• [What to do]: Look through the listing below and report every line that contains "begin".

• [Given records]:
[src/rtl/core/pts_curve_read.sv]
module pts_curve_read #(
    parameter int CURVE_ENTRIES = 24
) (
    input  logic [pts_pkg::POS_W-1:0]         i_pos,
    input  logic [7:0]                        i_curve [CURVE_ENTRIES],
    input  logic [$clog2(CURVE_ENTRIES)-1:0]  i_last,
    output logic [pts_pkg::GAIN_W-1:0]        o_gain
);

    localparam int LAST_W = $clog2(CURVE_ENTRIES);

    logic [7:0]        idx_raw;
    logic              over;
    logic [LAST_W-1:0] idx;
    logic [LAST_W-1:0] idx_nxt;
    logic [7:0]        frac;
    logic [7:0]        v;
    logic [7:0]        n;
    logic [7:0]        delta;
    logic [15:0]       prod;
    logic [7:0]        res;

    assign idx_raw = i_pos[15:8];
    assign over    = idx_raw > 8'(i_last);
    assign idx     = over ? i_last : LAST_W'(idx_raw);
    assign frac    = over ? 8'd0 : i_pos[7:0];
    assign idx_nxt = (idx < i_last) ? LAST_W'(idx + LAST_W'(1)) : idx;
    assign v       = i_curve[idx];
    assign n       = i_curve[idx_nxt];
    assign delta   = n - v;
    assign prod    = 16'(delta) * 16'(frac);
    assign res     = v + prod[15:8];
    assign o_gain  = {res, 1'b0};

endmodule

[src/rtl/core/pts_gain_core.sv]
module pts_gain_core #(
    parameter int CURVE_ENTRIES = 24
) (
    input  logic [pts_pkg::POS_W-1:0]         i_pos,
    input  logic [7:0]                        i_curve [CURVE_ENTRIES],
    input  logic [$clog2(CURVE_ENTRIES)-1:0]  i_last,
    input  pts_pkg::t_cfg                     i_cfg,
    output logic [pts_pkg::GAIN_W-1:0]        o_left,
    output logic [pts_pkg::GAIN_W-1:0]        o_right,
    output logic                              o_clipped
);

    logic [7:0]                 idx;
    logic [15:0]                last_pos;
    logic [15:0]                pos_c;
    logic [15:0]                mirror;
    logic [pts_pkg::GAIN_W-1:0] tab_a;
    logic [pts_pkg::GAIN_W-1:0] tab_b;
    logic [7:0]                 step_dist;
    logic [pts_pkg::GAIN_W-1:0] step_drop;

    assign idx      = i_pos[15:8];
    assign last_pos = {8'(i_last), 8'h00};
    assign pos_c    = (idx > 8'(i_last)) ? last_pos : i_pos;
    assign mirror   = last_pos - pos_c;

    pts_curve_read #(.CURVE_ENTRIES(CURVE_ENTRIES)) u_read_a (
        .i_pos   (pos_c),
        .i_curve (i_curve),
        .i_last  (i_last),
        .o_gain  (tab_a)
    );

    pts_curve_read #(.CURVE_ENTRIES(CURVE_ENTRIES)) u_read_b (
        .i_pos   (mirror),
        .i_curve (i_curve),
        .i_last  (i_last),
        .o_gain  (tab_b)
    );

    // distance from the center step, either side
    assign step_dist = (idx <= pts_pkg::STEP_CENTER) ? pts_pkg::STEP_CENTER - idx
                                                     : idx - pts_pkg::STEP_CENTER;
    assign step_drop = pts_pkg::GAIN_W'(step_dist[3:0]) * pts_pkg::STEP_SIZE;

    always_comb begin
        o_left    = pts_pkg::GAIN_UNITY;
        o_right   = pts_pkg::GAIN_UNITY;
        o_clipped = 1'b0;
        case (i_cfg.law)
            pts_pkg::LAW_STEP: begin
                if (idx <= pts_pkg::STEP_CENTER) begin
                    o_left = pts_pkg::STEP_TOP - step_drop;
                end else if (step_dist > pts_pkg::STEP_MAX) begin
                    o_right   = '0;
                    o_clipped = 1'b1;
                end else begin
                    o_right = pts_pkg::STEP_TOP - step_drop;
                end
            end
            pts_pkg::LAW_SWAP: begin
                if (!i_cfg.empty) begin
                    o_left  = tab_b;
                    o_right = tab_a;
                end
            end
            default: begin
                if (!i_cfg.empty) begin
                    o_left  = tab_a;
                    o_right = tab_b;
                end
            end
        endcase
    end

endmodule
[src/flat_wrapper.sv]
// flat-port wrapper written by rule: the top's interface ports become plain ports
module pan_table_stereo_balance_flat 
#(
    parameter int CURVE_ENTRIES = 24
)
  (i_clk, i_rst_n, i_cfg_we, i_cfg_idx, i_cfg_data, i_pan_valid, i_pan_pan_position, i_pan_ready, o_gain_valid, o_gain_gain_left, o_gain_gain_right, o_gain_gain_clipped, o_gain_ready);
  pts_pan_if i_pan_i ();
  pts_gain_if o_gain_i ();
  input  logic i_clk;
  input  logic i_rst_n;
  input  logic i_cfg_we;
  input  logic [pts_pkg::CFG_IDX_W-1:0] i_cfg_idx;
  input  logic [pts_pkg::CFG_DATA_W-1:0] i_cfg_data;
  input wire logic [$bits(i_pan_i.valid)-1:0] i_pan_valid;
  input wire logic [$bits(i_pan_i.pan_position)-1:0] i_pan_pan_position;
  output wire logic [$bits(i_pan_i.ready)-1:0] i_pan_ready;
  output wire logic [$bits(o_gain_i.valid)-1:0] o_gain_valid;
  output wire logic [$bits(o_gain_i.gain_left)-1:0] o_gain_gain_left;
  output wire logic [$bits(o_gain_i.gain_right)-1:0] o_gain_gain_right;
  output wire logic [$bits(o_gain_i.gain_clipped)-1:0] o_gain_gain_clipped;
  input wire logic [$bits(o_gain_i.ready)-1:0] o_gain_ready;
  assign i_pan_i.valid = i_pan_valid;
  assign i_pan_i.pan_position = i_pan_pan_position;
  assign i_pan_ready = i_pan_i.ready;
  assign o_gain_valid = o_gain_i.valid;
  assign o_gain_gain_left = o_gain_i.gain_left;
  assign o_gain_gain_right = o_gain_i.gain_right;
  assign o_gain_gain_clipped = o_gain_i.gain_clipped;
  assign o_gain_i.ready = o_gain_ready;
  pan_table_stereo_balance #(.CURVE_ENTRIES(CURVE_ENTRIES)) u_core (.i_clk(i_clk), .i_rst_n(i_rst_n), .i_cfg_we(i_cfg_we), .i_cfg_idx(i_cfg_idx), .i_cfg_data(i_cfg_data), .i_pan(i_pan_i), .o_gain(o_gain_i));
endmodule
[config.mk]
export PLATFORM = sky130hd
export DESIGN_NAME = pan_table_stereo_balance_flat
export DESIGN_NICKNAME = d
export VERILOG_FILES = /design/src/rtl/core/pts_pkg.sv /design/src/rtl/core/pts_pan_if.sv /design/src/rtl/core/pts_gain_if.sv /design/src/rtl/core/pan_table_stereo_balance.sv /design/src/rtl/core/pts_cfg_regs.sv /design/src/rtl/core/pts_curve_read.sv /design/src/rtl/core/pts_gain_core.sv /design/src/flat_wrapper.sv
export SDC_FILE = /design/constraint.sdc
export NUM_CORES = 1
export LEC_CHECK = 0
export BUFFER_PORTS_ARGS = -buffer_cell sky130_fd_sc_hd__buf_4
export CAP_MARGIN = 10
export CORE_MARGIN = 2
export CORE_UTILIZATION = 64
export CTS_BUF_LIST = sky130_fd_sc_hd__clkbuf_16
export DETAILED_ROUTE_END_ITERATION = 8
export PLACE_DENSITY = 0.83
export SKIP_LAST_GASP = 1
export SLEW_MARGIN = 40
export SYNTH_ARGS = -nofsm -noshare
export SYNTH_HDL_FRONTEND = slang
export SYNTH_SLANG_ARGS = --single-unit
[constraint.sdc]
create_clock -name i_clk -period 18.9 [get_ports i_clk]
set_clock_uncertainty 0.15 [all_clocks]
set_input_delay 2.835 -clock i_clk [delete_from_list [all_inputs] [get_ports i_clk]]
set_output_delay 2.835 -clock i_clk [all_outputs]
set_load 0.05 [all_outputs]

• [Output of the exercise]:
    always_comb begin
            pts_pkg::LAW_STEP: begin
                if (idx <= pts_pkg::STEP_CENTER) begin
                end else if (step_dist > pts_pkg::STEP_MAX) begin
                end else begin
            pts_pkg::LAW_SWAP: begin
                if (!i_cfg.empty) begin
            default: begin
                if (!i_cfg.empty) begin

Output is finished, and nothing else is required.